> SOURCE DATA
---

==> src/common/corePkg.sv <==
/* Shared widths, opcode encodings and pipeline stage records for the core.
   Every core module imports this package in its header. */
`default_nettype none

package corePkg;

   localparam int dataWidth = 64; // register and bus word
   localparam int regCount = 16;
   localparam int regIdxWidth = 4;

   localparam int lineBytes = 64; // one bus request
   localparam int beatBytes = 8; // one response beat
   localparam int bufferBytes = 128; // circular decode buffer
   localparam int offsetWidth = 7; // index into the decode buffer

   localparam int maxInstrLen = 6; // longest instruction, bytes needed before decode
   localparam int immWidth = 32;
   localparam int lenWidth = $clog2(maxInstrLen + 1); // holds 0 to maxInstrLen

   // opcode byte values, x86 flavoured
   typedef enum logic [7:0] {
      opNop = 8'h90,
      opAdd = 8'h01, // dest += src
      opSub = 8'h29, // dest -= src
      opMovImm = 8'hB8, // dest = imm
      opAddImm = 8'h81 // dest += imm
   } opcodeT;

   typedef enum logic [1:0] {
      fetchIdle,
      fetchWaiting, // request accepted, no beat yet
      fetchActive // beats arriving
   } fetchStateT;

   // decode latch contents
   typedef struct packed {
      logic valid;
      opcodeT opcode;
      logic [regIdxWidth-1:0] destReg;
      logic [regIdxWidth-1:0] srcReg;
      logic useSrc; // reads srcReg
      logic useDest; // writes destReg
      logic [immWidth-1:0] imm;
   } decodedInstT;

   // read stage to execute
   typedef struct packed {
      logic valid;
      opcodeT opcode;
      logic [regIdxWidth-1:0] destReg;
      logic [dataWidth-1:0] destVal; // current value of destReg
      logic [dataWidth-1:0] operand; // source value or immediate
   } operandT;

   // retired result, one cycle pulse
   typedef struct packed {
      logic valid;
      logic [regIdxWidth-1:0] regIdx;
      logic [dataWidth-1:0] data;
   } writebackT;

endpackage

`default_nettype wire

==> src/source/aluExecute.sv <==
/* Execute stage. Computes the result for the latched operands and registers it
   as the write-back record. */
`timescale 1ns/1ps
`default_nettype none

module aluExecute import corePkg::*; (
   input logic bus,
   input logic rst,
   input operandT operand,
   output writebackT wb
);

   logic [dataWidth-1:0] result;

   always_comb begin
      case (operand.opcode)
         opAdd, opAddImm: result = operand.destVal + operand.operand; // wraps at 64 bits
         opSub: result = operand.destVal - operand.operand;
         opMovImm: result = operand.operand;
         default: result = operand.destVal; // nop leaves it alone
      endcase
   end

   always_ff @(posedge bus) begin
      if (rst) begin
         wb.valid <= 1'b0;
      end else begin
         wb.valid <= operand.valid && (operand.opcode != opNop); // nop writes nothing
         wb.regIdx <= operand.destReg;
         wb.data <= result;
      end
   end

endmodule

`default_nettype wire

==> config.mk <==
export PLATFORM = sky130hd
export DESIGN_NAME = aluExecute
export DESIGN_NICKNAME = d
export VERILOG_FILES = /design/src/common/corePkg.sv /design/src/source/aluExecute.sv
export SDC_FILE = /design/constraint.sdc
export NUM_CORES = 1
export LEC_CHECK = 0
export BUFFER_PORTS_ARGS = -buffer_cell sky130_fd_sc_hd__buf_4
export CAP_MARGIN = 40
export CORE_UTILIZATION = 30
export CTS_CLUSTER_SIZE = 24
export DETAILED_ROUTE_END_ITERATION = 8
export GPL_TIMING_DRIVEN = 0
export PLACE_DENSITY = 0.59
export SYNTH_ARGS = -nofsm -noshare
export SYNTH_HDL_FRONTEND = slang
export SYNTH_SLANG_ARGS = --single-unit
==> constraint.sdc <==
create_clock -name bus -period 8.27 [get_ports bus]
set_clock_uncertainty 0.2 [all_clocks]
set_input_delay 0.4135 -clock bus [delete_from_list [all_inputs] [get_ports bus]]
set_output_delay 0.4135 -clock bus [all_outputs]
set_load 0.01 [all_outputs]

---

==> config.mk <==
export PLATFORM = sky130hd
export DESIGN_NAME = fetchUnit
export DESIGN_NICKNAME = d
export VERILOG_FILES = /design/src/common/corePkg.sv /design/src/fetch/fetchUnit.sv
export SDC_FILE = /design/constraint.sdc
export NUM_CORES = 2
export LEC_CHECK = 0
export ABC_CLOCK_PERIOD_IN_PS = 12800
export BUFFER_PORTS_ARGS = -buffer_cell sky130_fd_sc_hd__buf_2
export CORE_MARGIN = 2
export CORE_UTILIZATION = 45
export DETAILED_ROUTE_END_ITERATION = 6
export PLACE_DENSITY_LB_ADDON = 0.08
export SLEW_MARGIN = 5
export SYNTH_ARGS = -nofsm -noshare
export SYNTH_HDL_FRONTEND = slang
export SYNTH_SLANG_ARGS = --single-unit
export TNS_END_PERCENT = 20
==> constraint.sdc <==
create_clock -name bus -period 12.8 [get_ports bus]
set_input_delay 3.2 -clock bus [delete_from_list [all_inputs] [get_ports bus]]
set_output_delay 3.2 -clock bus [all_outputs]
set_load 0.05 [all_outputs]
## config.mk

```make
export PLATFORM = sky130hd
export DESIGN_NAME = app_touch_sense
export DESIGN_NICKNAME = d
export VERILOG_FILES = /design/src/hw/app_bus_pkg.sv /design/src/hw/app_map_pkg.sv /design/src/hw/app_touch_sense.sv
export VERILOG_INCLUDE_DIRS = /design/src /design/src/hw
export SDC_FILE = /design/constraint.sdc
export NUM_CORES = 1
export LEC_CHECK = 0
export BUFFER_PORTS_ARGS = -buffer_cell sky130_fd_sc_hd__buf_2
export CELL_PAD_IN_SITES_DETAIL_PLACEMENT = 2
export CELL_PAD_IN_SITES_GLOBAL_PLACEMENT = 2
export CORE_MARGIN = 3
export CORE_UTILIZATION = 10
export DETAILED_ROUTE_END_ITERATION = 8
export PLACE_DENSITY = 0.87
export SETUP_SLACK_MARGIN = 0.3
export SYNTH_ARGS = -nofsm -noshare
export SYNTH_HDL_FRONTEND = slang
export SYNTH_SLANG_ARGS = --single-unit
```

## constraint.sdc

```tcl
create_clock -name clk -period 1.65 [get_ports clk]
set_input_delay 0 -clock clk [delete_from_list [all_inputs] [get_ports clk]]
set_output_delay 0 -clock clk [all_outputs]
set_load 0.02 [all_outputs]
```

---

> TASK TO CARRY OUT
In the entries above, the lines from the one bearing "opSub: result = operand.destVal" up to and including the one bearing "set_load 0.01 [all_outputs]" should be transcribed exactly; no other line is wanted.

> ANSWER SECTION
         opSub: result = operand.destVal - operand.operand;
         opMovImm: result = operand.operand;
         default: result = operand.destVal; // nop leaves it alone
      endcase
   end

   always_ff @(posedge bus) begin
      if (rst) begin
         wb.valid <= 1'b0;
      end else begin
         wb.valid <= operand.valid && (operand.opcode != opNop); // nop writes nothing
         wb.regIdx <= operand.destReg;
         wb.data <= result;
      end
   end

endmodule

`default_nettype wire

==> config.mk <==
export PLATFORM = sky130hd
export DESIGN_NAME = aluExecute
export DESIGN_NICKNAME = d
export VERILOG_FILES = /design/src/common/corePkg.sv /design/src/source/aluExecute.sv
export SDC_FILE = /design/constraint.sdc
export NUM_CORES = 1
export LEC_CHECK = 0
export BUFFER_PORTS_ARGS = -buffer_cell sky130_fd_sc_hd__buf_4
export CAP_MARGIN = 40
export CORE_UTILIZATION = 30
export CTS_CLUSTER_SIZE = 24
export DETAILED_ROUTE_END_ITERATION = 8
export GPL_TIMING_DRIVEN = 0
export PLACE_DENSITY = 0.59
export SYNTH_ARGS = -nofsm -noshare
export SYNTH_HDL_FRONTEND = slang
export SYNTH_SLANG_ARGS = --single-unit
==> constraint.sdc <==
create_clock -name bus -period 8.27 [get_ports bus]
set_clock_uncertainty 0.2 [all_clocks]
set_input_delay 0.4135 -clock bus [delete_from_list [all_inputs] [get_ports bus]]
set_output_delay 0.4135 -clock bus [all_outputs]
set_load 0.01 [all_outputs]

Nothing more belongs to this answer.